# TASK TO COMPLETE:
Gather all lines in the data that hold the string "above".

Entries taken from a collection
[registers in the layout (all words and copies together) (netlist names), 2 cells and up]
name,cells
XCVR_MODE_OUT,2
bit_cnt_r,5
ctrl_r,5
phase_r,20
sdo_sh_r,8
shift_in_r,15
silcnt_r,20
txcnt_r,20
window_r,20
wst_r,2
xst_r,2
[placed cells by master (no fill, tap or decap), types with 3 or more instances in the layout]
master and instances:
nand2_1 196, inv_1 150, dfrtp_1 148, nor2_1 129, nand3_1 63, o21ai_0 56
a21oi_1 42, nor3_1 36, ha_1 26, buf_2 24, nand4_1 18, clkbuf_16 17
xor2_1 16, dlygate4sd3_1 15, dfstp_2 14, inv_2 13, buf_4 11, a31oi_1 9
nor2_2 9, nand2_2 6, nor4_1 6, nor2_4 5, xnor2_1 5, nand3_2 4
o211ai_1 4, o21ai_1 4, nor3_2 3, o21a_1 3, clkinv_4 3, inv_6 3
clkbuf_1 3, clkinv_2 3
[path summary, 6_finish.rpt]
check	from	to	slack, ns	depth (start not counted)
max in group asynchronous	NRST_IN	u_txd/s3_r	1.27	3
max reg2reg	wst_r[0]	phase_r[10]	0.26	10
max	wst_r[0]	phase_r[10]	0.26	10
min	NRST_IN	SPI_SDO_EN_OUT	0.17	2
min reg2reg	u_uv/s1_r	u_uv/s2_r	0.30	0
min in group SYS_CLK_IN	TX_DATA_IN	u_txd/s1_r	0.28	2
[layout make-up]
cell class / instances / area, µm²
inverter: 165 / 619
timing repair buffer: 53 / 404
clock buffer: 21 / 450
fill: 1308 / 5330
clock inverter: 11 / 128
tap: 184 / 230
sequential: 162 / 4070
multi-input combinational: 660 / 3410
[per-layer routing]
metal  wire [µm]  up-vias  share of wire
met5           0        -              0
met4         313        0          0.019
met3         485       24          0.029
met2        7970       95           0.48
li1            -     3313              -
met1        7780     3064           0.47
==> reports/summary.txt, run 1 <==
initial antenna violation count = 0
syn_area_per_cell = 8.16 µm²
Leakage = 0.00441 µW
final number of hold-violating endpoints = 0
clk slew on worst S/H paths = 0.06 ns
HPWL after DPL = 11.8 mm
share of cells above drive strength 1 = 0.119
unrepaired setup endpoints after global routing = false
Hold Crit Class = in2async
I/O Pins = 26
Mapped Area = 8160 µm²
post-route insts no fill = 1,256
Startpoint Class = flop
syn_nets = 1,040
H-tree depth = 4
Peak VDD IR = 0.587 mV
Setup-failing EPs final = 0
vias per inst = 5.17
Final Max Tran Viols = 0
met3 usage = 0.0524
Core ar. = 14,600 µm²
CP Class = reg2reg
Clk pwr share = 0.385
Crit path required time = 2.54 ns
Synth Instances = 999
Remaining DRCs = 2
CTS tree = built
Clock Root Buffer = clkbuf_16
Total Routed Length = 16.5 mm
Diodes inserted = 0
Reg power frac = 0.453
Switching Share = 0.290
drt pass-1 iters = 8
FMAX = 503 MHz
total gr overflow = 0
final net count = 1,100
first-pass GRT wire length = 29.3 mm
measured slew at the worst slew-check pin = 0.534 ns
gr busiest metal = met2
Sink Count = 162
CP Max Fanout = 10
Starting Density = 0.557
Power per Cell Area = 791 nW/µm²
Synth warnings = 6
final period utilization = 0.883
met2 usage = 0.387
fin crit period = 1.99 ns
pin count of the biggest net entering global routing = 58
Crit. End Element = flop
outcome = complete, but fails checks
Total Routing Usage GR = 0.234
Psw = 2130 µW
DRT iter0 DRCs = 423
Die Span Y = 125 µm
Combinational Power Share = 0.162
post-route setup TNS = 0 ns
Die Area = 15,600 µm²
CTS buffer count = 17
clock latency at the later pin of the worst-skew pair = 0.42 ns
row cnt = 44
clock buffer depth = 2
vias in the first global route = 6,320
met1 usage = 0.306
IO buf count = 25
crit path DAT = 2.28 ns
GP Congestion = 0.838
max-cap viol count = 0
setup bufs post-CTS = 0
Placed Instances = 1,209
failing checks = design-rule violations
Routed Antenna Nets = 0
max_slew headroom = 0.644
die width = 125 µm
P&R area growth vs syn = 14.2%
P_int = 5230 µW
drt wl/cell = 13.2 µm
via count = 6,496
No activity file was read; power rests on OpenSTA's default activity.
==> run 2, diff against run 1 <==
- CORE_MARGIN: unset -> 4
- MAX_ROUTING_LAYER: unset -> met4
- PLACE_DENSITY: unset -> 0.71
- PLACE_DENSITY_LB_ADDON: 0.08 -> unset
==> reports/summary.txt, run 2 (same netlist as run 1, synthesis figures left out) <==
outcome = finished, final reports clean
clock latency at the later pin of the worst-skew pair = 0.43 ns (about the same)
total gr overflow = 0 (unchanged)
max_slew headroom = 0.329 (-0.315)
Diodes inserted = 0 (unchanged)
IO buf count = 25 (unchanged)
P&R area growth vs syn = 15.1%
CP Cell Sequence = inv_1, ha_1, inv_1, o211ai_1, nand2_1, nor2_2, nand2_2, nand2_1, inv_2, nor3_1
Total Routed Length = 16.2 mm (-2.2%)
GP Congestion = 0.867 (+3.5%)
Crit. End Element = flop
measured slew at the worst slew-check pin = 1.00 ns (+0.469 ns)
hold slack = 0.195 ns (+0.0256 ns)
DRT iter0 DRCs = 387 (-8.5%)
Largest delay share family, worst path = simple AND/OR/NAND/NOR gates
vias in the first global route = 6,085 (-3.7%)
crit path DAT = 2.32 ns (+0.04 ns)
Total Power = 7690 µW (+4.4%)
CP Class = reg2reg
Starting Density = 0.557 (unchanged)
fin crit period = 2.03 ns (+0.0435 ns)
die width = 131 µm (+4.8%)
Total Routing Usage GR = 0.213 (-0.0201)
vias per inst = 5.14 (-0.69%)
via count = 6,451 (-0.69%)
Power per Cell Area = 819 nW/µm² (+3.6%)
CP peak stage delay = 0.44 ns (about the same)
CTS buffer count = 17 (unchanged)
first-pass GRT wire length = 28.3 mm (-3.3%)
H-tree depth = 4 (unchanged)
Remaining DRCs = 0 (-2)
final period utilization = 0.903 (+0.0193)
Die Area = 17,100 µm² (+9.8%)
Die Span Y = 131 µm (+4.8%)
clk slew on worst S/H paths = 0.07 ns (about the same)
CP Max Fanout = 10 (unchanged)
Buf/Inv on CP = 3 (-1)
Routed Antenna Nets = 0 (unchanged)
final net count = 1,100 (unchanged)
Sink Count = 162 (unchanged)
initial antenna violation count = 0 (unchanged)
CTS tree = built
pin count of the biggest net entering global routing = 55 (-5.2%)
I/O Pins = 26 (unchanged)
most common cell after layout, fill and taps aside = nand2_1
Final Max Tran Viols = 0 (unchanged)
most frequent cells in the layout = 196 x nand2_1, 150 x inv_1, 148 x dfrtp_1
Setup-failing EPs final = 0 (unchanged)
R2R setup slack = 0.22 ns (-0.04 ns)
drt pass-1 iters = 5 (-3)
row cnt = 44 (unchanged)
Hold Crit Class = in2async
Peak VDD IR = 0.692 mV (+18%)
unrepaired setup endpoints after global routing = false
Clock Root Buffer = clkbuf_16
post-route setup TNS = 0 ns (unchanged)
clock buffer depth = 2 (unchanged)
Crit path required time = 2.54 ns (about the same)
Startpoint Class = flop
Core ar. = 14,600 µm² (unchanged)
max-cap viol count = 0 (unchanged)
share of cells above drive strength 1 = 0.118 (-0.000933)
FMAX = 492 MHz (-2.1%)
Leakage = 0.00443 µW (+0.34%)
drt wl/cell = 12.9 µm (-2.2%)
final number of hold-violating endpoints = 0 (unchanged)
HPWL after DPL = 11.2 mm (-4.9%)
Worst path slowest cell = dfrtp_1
### src/rpmc_pkg.sv
package rpmc_pkg;

    ////////////////////////////////////////////////////////////////////////////
    // Widths and counts of the watchdogs
    localparam int BWD_W        = 16;
    localparam int MCW_NARROW_W = 16;
    localparam int MCW_WIDE_W   = 32;
    localparam int MCW_NUM      = 2;
    localparam int MCW_CNT      = 3;

    ////////////////////////////////////////////////////////////////////////////
    // Timing
    localparam int CLK_PERIOD_NS = 100;
    localparam int RST_HOLD_NS   = 1000;
    localparam int RST_HOLD_W    = 4;
    localparam logic [RST_HOLD_W-1:0] RST_HOLD_CYC =
        RST_HOLD_W'((RST_HOLD_NS + CLK_PERIOD_NS - 1) / CLK_PERIOD_NS);
    localparam logic [RST_HOLD_W-1:0] RST_HOLD_RST = 4'h0;

    ////////////////////////////////////////////////////////////////////////////
    // Reset cause record, bit positions
    localparam int CAUSE_W     = 7;
    localparam int CAUSE_SUPPLY = 0;
    localparam int CAUSE_PIN   = 1;
    localparam int CAUSE_BWD   = 2;
    localparam int CAUSE_MCW   = 3;
    localparam int CAUSE_SW    = 4;
    localparam int CAUSE_FAULT = 5;
    localparam int CAUSE_HIB   = 6;
    localparam logic [CAUSE_W-1:0] CAUSE_RST = 7'h00;

    ////////////////////////////////////////////////////////////////////////////
    // Modes
    typedef enum logic [1:0] {
        RPMC_SYS_RUN  = 2'h0,
        RPMC_SYS_DEEP = 2'h1,
        RPMC_SYS_HIB  = 2'h3
    } rpmc_sys_mode_t;

    typedef enum logic [1:0] {
        RPMC_WD_OFF       = 2'h0,
        RPMC_WD_INT       = 2'h1,
        RPMC_WD_RESET     = 2'h2,
        RPMC_WD_INT_RESET = 2'h3
    } rpmc_wd_mode_t;

endpackage

### src/rpmc_top.sv
`timescale 1ns/1ps
// What this block does
// - Hold reset until supply reaches operating level
// - Reset when digital supply drops too low
// - External reset pin low resets, high idles
// - Unserviced watchdog timeout resets the device
// - Software request causes full device reset
// - Protection fault gives interrupt or reset
// - Hibernate freezes state, wakeup leaves through reset
// - Pin, supply and power-on resets act asynchronously, internal sources on the clock
// - Cause record survives reset for software
// - Basic watchdog: 16-bit counter on slow oscillator
// - Each multi watchdog: two 16-bit, one 32-bit
// - Every 16-bit watchdog counter can reset device
// - Every watchdog counter interrupts on match
// - Basic watchdog wakes in all low modes
// - Multi watchdogs on selectable clock, not hibernate
// - CPU sleep halts code, system stays running
// - CPU deep sleep halts, requests system deep sleep
// - System deep sleep only after both CPUs
// - Reduced voltage mode restricts clock speeds
module rpmc_top
    import rpmc_pkg::*;
(
    input  wire logic                                  sys_clk_in,
    input  wire logic                                  resetn_in,
    input  wire logic                                  supply_ok_in,
    input  wire logic                                  supply_drop_detector_in,
    input  wire logic                                  external_reset_pin_n_in,
    input  wire logic                                  sw_reset_req_in,
    input  wire logic                                  prot_fault_in,
    input  wire logic                                  fault_reset_en_in,
    input  wire logic [CAUSE_W-1:0]                    cause_clear_in,
    input  wire logic                                  low_speed_osc_tick_in,
    input  wire logic                                  watch_crystal_osc_tick_in,
    input  wire logic                                  low_freq_clock_sel_in,
    input  wire logic                                  bwd_enable_in,
    input  wire logic                                  bwd_service_in,
    input  wire logic [BWD_W-1:0]                      bwd_match_in,
    input  wire logic [1:0]                            bwd_mode_in,
    input  wire logic [MCW_NUM-1:0]                    mcw_enable_in,
    input  wire logic [MCW_NUM*MCW_CNT-1:0]            mcw_service_in,
    input  wire logic [MCW_NUM*2-1:0][MCW_NARROW_W-1:0] mcw_narrow_match_in,
    input  wire logic [MCW_NUM-1:0][MCW_WIDE_W-1:0]    mcw_wide_match_in,
    input  wire logic [MCW_NUM*MCW_CNT-1:0][1:0]       mcw_mode_in,
    input  wire logic [1:0]                            cpu_sleep_req_in,
    input  wire logic [1:0]                            cpu_deep_sleep_req_in,
    input  wire logic                                  hibernate_req_in,
    input  wire logic                                  reduced_voltage_sel_in,
    input  wire logic                                  wake_int_in,
    input  wire logic                                  hib_wake_in,
    output logic                                       sys_reset_n_out,
    output logic [CAUSE_W-1:0]                         reset_cause_out,
    output logic                                       fault_int_out,
    output logic                                       bwd_int_out,
    output logic [MCW_NUM*MCW_CNT-1:0]                 mcw_int_out,
    output logic [1:0]                                 cpu_halt_out,
    output logic [1:0]                                 sys_deep_req_out,
    output logic [1:0]                                 sys_mode_out,
    output logic                                       hs_clk_en_out,
    output logic                                       io_freeze_out,
    output logic                                       reduced_voltage_mode_out,
    output logic                                       clk_speed_limit_out
);

    ////////////////////////////////////////////////////////////////////////////
    // Reset combination

    logic                  hard_rst_n;
    logic                  core_rst_n;
    logic                  soft_req;
    logic                  hib_wake_evt;
    logic                  bwd_rst;
    logic [MCW_NUM*MCW_CNT-1:0] mcw_rst;
    logic                  bwd_int;
    logic                  wake_any;
    logic [RST_HOLD_W-1:0] hold_q;
    logic [1:0]            rel_q;
    logic [CAUSE_W-1:0]    cause_q;
    logic [CAUSE_W-1:0]    cause_set;
    rpmc_sys_mode_t        mode_q;
    rpmc_sys_mode_t        mode_d;
    logic [1:0]            cpu_ds_q;
    logic [1:0]            cpu_halt_q;
    logic                  fault_int_q;
    logic                  freeze_q;
    logic                  hs_en_q;
    logic                  reduced_q;

    // Pin, supply and power-on sources clear the reset flops without a clock
    assign hard_rst_n = resetn_in && supply_ok_in && !supply_drop_detector_in
                        && external_reset_pin_n_in;

    assign hib_wake_evt = (mode_q == RPMC_SYS_HIB) && (hib_wake_in || bwd_int);

    assign soft_req = bwd_rst || (|mcw_rst) || sw_reset_req_in
                      || (prot_fault_in && fault_reset_en_in) || hib_wake_evt;

    // Stretch keeps a short internal request from giving a runt reset
    always_ff @(posedge sys_clk_in or negedge hard_rst_n) begin
        if (!hard_rst_n) begin
            hold_q <= RST_HOLD_RST;
        end else if (soft_req) begin
            hold_q <= RST_HOLD_CYC;
        end else if (hold_q != RST_HOLD_RST) begin
            hold_q <= hold_q - RST_HOLD_W'(1);
        end
    end

    // Assertion is immediate on hard sources, release is always clocked
    always_ff @(posedge sys_clk_in or negedge hard_rst_n) begin
        if (!hard_rst_n) begin
            rel_q <= 2'h0;
        end else begin
            rel_q <= {rel_q[0], !(soft_req || hold_q != RST_HOLD_RST)};
        end
    end

    assign core_rst_n      = rel_q[1];
    assign sys_reset_n_out = rel_q[1];

    ////////////////////////////////////////////////////////////////////////////
    // Cause record, cleared by the power-on reset and by cause_clear_in

    always_comb begin
        cause_set               = CAUSE_RST;
        cause_set[CAUSE_SUPPLY] = !supply_ok_in || supply_drop_detector_in;
        cause_set[CAUSE_PIN]    = !external_reset_pin_n_in;
        cause_set[CAUSE_BWD]    = bwd_rst;
        cause_set[CAUSE_MCW]    = |mcw_rst;
        cause_set[CAUSE_SW]     = sw_reset_req_in;
        cause_set[CAUSE_FAULT]  = prot_fault_in && fault_reset_en_in;
        cause_set[CAUSE_HIB]    = hib_wake_evt;
    end

    // Set wins over a clear in the same cycle
    always_ff @(posedge sys_clk_in or negedge resetn_in) begin
        if (!resetn_in) begin
            cause_q <= CAUSE_RST;
        end else begin
            cause_q <= (cause_q & ~cause_clear_in) | cause_set;
        end
    end

    assign reset_cause_out = cause_q;

    ////////////////////////////////////////////////////////////////////////////
    // Watchdogs

    logic [MCW_NUM*MCW_CNT-1:0] mcw_int;
    logic                        mcw_tick;
    logic                        mcw_run;

    // Wide counters interrupt only
    function automatic rpmc_wd_mode_t wide_mode(input logic [1:0] m);
        wide_mode = m[0] ? RPMC_WD_INT : RPMC_WD_OFF;
    endfunction

    assign mcw_tick = low_freq_clock_sel_in ? watch_crystal_osc_tick_in
                                            : low_speed_osc_tick_in;
    assign mcw_run  = (mode_q != RPMC_SYS_HIB);

    rpmc_wd_counter #(.W(BWD_W)) u_basic_watchdog (
        .sys_clk_in    (sys_clk_in),
        .rst_n_in      (core_rst_n),
        .tick_in       (low_speed_osc_tick_in),
        .enable_in     (bwd_enable_in),
        .service_in    (bwd_service_in),
        .match_in      (bwd_match_in),
        .mode_in       (rpmc_wd_mode_t'(bwd_mode_in)),
        .count_out     (),
        .int_out       (bwd_int),
        .reset_req_out (bwd_rst)
    );

    for (genvar i = 0; i < MCW_NUM; i++) begin : g_mcw
        for (genvar j = 0; j < 2; j++) begin : g_narrow
            rpmc_wd_counter #(.W(MCW_NARROW_W)) u_narrow (
                .sys_clk_in    (sys_clk_in),
                .rst_n_in      (core_rst_n),
                .tick_in       (mcw_tick),
                .enable_in     (mcw_enable_in[i] && mcw_run),
                .service_in    (mcw_service_in[i*MCW_CNT+j]),
                .match_in      (mcw_narrow_match_in[i*2+j]),
                .mode_in       (rpmc_wd_mode_t'(mcw_mode_in[i*MCW_CNT+j])),
                .count_out     (),
                .int_out       (mcw_int[i*MCW_CNT+j]),
                .reset_req_out (mcw_rst[i*MCW_CNT+j])
            );
        end
        rpmc_wd_counter #(.W(MCW_WIDE_W)) u_wide (
            .sys_clk_in    (sys_clk_in),
            .rst_n_in      (core_rst_n),
            .tick_in       (mcw_tick),
            .enable_in     (mcw_enable_in[i] && mcw_run),
            .service_in    (mcw_service_in[i*MCW_CNT+2]),
            .match_in      (mcw_wide_match_in[i]),
            .mode_in       (wide_mode(mcw_mode_in[i*MCW_CNT+2])),
            .count_out     (),
            .int_out       (mcw_int[i*MCW_CNT+2]),
            .reset_req_out (mcw_rst[i*MCW_CNT+2])
        );
    end

    assign bwd_int_out = bwd_int;
    assign mcw_int_out = mcw_int;
    assign wake_any    = wake_int_in || bwd_int || (|mcw_int);

    always_ff @(posedge sys_clk_in or negedge core_rst_n) begin
        if (!core_rst_n) begin
            fault_int_q <= 1'b0;
        end else begin
            fault_int_q <= prot_fault_in && !fault_reset_en_in;
        end
    end

    assign fault_int_out = fault_int_q;

    ////////////////////////////////////////////////////////////////////////////
    // Power modes

    // Deep-sleep request of a CPU stands until a wakeup
    always_ff @(posedge sys_clk_in or negedge core_rst_n) begin
        if (!core_rst_n) begin
            cpu_ds_q <= 2'h0;
        end else if (wake_any) begin
            cpu_ds_q <= 2'h0;
        end else if (mode_q == RPMC_SYS_RUN) begin
            cpu_ds_q <= cpu_ds_q | cpu_deep_sleep_req_in;
        end
    end

    always_comb begin
        mode_d = mode_q;
        case (mode_q)
            RPMC_SYS_RUN: begin
                if (hibernate_req_in) begin
                    mode_d = RPMC_SYS_HIB;
                end else if (&cpu_ds_q && !wake_any) begin
                    mode_d = RPMC_SYS_DEEP;
                end
            end
            RPMC_SYS_DEEP: begin
                if (wake_any) begin
                    mode_d = RPMC_SYS_RUN;
                end
            end
            // Hibernate is left only through the device reset
            RPMC_SYS_HIB: begin
                mode_d = RPMC_SYS_HIB;
            end
            default: begin
                mode_d = RPMC_SYS_RUN;
            end
        endcase
    end

    always_ff @(posedge sys_clk_in or negedge core_rst_n) begin
        if (!core_rst_n) begin
            mode_q <= RPMC_SYS_RUN;
        end else begin
            mode_q <= mode_d;
        end
    end

    always_ff @(posedge sys_clk_in or negedge core_rst_n) begin
        if (!core_rst_n) begin
            cpu_halt_q <= 2'h0;
        end else begin
            cpu_halt_q <= cpu_sleep_req_in | cpu_ds_q
                          | {2{mode_d != RPMC_SYS_RUN}};
        end
    end

    always_ff @(posedge sys_clk_in or negedge core_rst_n) begin
        if (!core_rst_n) begin
            freeze_q <= 1'b0;
            hs_en_q  <= 1'b1;
        end else begin
            freeze_q <= (mode_d == RPMC_SYS_HIB);
            hs_en_q  <= (mode_d == RPMC_SYS_RUN);
        end
    end

    // Core voltage only changes while running, never across sleep
    always_ff @(posedge sys_clk_in or negedge core_rst_n) begin
        if (!core_rst_n) begin
            reduced_q <= 1'b0;
        end else if (mode_q == RPMC_SYS_RUN) begin
            reduced_q <= reduced_voltage_sel_in;
        end
    end

    assign cpu_halt_out             = cpu_halt_q;
    assign sys_deep_req_out         = cpu_ds_q;
    assign sys_mode_out             = mode_q;
    assign hs_clk_en_out            = hs_en_q;
    assign io_freeze_out            = freeze_q;
    assign reduced_voltage_mode_out = reduced_q;
    assign clk_speed_limit_out      = reduced_q;

    ////////////////////////////////////////////////////////////////////////////
    // Checks

    a_soft_reset_asserts: assert property (
        @(posedge sys_clk_in) disable iff (!hard_rst_n)
        sw_reset_req_in && core_rst_n |-> ##2 !sys_reset_n_out
    ) else $error("software request did not reset the device");

    a_reset_held_stretch: assert property (
        @(posedge sys_clk_in) disable iff (!hard_rst_n)
        (hold_q != RST_HOLD_RST) |=> ##1 !sys_reset_n_out
    ) else $error("reset released while stretch still counting");

    a_deep_needs_both: assert property (
        @(posedge sys_clk_in) disable iff (!core_rst_n)
        (mode_q == RPMC_SYS_DEEP) && ($past(mode_q) == RPMC_SYS_RUN) |-> $past(&cpu_ds_q)
    ) else $error("deep sleep entered without both CPUs");

    a_hib_wake_reset: assert property (
        @(posedge sys_clk_in) disable iff (!hard_rst_n)
        core_rst_n && (mode_q == RPMC_SYS_HIB) && hib_wake_in |-> ##2 !sys_reset_n_out
    ) else $error("hibernate wakeup did not reset");

    a_hib_freeze_io: assert property (
        @(posedge sys_clk_in) disable iff (!core_rst_n)
        $rose(mode_q == RPMC_SYS_HIB) |-> io_freeze_out && !hs_clk_en_out
    ) else $error("hibernate without frozen I/O");

    a_fault_to_int: assert property (
        @(posedge sys_clk_in) disable iff (!core_rst_n)
        prot_fault_in && !fault_reset_en_in |=> fault_int_out && sys_reset_n_out
    ) else $error("fault without interrupt");

    a_cause_retained: assert property (
        @(posedge sys_clk_in) disable iff (!resetn_in)
        cause_q[CAUSE_SW] && !cause_clear_in[CAUSE_SW] |=> cause_q[CAUSE_SW]
    ) else $error("cause bit lost");

    a_sleep_halts_cpu: assert property (
        @(posedge sys_clk_in) disable iff (!core_rst_n)
        cpu_sleep_req_in[0] |=> cpu_halt_out[0] && (mode_q != RPMC_SYS_DEEP || $past(&cpu_ds_q))
    ) else $error("CPU sleep did not halt");

    a_limit_follows_sel: assert property (
        @(posedge sys_clk_in) disable iff (!core_rst_n)
        mode_q == RPMC_SYS_RUN |=> clk_speed_limit_out == $past(reduced_voltage_sel_in)
    ) else $error("clock limit does not follow voltage choice");

    c_deep_sleep: cover property (
        @(posedge sys_clk_in) disable iff (!core_rst_n)
        $rose(mode_q == RPMC_SYS_DEEP) ##[1:50] (mode_q == RPMC_SYS_RUN)
    );

    c_hib_wake: cover property (
        @(posedge sys_clk_in) disable iff (!hard_rst_n)
        (mode_q == RPMC_SYS_HIB) && hib_wake_in
    );

    c_fault_reset: cover property (
        @(posedge sys_clk_in) disable iff (!hard_rst_n)
        prot_fault_in && fault_reset_en_in
    );

endmodule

# RESULT FOR THIS EXERCISE:
share of cells above drive strength 1 = 0.119
share of cells above drive strength 1 = 0.118 (-0.000933)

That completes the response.